## THE PROBLEM
What is needed here is an exact repetition of the records below, beginning at the line that has "grt.total_usage_pct 24.9 \" and stopping after the line that has "grt_max_degree 36 \".

RECORDS TO USE Start Marker

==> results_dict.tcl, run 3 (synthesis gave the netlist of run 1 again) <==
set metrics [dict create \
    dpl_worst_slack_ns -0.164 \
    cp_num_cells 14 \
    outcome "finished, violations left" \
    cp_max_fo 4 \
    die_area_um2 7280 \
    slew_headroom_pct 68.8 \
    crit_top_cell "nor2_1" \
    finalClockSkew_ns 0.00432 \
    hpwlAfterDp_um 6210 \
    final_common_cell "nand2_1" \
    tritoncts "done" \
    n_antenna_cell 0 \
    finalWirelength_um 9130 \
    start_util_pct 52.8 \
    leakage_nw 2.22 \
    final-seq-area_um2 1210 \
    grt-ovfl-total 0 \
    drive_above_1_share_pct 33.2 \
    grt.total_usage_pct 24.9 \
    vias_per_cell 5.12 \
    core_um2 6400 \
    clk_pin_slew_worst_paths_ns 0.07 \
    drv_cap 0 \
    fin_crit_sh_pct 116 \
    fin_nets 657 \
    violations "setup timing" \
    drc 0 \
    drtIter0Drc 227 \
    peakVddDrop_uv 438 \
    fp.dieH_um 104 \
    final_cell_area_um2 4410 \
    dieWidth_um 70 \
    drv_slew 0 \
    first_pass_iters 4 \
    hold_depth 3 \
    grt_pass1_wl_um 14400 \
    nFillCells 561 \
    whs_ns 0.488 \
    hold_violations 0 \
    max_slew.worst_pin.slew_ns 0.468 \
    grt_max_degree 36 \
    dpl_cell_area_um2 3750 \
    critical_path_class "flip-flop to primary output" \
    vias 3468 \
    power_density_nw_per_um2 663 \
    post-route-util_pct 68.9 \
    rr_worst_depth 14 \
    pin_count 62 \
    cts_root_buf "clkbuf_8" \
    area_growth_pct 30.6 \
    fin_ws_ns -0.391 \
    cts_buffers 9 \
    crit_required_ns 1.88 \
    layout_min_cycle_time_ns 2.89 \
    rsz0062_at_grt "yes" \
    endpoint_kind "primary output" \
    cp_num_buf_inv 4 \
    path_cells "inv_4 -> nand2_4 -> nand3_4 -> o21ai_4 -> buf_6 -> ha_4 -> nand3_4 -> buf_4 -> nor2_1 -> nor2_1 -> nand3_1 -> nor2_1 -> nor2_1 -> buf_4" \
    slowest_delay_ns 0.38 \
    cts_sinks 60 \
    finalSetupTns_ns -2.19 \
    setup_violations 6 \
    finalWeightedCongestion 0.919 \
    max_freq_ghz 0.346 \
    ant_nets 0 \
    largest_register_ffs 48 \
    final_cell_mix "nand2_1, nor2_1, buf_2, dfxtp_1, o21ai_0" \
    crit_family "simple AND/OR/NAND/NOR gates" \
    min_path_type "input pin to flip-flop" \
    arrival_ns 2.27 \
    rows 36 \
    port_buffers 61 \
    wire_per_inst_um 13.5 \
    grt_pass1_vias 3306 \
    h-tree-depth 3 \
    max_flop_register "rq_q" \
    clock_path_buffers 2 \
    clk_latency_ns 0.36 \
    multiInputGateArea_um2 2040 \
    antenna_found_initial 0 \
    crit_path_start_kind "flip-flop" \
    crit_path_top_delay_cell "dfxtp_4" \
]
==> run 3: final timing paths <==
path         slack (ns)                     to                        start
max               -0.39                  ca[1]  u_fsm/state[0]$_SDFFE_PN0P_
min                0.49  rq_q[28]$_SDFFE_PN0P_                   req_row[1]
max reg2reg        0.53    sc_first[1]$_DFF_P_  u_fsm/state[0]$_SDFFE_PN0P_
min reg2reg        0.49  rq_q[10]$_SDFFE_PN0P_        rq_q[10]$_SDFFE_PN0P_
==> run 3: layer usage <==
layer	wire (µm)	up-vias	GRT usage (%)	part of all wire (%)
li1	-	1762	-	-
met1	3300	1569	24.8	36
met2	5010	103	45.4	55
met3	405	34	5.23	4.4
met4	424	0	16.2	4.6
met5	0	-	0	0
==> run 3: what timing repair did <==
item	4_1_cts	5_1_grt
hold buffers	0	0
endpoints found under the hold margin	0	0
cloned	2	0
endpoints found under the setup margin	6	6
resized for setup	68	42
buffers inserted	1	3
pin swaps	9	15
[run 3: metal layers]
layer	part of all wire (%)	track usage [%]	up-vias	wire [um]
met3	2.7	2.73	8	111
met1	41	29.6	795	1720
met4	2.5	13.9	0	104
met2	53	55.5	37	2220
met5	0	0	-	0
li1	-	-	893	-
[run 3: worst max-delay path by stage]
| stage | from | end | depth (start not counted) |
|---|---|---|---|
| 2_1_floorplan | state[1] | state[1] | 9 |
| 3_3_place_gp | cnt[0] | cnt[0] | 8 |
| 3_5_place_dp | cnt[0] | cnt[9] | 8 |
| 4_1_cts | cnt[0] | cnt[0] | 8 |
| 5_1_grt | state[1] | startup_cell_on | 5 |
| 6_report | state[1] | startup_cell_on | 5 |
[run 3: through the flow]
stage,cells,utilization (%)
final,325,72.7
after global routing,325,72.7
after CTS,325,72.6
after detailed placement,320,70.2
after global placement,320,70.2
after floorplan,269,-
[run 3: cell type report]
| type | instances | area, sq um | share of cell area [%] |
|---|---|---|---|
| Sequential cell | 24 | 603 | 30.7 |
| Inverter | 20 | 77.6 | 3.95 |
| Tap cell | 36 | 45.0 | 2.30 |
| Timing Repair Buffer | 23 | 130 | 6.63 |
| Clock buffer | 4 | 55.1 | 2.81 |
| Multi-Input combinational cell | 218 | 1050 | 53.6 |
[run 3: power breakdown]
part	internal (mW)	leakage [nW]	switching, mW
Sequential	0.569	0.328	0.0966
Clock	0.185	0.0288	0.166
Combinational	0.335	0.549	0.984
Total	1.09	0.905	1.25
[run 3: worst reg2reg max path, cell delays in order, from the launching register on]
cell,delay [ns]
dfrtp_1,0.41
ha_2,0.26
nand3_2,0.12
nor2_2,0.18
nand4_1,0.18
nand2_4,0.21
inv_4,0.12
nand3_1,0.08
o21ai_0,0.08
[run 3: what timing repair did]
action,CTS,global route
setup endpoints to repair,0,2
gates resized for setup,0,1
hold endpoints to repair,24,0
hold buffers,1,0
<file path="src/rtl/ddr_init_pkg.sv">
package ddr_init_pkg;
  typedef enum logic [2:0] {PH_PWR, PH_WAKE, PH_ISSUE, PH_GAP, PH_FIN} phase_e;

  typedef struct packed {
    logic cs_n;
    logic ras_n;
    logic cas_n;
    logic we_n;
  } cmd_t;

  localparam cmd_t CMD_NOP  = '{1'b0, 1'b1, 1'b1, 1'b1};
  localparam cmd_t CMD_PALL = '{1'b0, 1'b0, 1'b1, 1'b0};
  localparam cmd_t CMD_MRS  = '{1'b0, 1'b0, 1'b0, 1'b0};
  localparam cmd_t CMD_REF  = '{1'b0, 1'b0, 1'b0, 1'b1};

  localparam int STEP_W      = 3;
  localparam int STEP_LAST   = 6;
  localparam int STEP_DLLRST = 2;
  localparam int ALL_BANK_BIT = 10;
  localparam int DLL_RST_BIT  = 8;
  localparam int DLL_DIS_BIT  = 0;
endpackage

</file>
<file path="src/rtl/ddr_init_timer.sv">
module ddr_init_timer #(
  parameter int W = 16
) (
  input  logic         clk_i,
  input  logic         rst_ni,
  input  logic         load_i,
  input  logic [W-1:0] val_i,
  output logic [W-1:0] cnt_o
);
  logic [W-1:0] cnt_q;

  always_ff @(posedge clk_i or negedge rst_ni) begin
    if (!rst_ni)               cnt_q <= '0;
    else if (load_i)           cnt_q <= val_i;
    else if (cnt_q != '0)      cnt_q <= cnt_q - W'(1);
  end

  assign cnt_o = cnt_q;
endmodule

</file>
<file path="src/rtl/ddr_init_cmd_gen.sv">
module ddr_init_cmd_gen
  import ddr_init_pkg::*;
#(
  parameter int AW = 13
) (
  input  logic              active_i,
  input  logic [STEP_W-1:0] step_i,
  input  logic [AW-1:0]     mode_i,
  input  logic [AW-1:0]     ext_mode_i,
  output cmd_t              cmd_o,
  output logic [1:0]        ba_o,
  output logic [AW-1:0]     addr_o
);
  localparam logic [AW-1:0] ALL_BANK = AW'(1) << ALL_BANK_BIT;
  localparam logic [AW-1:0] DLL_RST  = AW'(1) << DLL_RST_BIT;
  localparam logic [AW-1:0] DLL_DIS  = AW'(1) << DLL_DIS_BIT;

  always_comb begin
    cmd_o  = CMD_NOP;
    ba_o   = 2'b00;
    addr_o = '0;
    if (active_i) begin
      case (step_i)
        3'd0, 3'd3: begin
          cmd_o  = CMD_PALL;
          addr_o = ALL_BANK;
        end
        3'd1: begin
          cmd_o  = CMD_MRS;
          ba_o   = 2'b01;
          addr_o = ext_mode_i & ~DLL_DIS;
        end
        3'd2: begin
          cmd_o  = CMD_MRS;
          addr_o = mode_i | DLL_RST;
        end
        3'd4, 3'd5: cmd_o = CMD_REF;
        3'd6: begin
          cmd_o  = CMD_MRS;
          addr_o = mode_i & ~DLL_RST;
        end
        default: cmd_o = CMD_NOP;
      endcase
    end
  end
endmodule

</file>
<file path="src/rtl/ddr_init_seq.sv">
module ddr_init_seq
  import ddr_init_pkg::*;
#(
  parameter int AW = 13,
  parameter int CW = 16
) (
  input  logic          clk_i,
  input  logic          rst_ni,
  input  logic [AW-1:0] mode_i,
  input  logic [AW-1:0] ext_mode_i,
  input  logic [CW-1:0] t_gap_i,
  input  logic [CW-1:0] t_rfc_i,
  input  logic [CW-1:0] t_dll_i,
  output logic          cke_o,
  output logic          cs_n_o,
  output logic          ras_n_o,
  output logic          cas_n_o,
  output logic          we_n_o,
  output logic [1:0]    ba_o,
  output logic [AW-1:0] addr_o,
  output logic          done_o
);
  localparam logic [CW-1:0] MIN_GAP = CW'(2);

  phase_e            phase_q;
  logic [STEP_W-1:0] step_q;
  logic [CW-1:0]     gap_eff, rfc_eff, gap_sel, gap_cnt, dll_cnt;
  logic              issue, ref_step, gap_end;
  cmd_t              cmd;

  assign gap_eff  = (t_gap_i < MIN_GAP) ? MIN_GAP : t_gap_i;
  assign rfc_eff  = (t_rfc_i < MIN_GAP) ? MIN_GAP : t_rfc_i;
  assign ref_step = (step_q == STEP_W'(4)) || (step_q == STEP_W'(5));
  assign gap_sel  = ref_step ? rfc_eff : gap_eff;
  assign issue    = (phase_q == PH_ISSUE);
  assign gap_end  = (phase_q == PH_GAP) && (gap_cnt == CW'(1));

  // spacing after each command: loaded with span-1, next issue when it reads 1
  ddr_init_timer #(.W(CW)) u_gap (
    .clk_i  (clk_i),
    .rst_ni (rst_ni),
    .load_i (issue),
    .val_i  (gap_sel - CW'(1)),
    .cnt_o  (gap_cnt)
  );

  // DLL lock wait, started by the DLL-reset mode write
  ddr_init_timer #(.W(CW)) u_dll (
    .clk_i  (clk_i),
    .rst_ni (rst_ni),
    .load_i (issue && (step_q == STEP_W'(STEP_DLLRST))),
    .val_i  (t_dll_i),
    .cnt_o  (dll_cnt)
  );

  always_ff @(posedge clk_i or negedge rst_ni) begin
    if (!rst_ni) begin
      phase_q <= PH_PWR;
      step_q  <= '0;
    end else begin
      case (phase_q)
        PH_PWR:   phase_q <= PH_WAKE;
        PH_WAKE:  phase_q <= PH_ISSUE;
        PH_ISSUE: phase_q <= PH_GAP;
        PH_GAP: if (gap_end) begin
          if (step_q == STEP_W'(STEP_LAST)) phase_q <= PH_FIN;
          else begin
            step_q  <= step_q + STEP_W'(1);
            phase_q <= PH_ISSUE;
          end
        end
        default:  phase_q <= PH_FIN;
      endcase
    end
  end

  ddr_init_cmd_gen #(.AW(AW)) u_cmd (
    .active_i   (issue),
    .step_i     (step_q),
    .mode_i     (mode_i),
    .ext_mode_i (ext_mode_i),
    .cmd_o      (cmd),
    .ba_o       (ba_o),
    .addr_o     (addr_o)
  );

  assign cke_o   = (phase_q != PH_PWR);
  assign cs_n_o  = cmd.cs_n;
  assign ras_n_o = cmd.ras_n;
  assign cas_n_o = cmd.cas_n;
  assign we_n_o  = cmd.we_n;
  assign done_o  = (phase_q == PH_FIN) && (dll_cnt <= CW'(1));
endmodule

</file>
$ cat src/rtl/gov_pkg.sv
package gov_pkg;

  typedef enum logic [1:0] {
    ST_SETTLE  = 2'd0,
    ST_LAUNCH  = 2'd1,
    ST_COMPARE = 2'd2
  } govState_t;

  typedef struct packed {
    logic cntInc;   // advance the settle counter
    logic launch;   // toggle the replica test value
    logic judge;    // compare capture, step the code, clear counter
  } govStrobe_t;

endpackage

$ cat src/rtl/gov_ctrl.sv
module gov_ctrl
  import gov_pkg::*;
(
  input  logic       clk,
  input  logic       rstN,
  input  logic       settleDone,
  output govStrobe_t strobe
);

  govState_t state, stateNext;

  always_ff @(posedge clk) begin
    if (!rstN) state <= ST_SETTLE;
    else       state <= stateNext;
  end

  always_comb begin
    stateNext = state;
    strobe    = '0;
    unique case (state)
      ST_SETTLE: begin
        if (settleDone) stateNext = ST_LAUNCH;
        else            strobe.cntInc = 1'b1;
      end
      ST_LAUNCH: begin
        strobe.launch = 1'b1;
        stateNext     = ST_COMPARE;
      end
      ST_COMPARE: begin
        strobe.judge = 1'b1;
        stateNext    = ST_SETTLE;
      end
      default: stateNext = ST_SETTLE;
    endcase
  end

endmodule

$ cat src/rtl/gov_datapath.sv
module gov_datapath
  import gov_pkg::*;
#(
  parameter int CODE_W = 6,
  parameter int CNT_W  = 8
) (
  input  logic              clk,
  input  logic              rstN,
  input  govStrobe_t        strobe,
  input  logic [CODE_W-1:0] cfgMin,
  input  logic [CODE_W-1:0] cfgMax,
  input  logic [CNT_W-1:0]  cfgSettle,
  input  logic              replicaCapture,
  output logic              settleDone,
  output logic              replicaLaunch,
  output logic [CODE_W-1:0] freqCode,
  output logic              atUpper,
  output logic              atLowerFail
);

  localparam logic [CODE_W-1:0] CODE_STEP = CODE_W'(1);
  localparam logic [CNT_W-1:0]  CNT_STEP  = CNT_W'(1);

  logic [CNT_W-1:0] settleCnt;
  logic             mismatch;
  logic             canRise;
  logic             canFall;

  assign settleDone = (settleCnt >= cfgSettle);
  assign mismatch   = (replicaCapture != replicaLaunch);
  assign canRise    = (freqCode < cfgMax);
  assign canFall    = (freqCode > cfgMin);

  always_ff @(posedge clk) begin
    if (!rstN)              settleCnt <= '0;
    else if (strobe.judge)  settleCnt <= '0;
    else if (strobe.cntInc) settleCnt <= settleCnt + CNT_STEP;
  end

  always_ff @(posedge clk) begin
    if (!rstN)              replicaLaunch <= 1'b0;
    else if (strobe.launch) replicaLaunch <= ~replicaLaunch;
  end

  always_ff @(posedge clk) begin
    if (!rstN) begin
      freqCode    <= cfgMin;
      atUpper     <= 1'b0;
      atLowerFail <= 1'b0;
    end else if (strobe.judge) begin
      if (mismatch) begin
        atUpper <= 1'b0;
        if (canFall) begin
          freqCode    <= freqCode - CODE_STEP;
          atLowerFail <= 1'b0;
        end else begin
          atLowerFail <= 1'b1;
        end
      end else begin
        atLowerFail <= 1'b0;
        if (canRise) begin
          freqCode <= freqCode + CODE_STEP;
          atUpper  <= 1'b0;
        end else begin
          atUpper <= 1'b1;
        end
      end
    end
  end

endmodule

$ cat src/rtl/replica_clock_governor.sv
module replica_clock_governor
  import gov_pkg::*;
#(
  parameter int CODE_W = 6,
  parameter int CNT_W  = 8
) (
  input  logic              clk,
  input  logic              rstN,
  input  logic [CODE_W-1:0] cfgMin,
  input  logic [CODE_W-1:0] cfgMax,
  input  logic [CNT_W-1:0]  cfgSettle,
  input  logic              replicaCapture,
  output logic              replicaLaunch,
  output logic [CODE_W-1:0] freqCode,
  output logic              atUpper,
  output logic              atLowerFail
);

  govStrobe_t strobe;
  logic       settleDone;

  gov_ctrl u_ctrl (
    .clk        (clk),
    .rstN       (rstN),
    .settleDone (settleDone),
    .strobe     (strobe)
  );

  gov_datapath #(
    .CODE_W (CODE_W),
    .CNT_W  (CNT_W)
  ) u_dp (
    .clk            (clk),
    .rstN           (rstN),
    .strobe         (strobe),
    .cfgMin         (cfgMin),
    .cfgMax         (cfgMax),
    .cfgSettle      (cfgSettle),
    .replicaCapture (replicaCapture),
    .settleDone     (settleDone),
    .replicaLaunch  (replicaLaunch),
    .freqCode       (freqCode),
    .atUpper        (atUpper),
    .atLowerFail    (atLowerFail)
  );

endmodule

RECORDS TO USE End Marker

## EXPECTED OUTPUT
    grt.total_usage_pct 24.9 \
    vias_per_cell 5.12 \
    core_um2 6400 \
    clk_pin_slew_worst_paths_ns 0.07 \
    drv_cap 0 \
    fin_crit_sh_pct 116 \
    fin_nets 657 \
    violations "setup timing" \
    drc 0 \
    drtIter0Drc 227 \
    peakVddDrop_uv 438 \
    fp.dieH_um 104 \
    final_cell_area_um2 4410 \
    dieWidth_um 70 \
    drv_slew 0 \
    first_pass_iters 4 \
    hold_depth 3 \
    grt_pass1_wl_um 14400 \
    nFillCells 561 \
    whs_ns 0.488 \
    hold_violations 0 \
    max_slew.worst_pin.slew_ns 0.468 \
    grt_max_degree 36 \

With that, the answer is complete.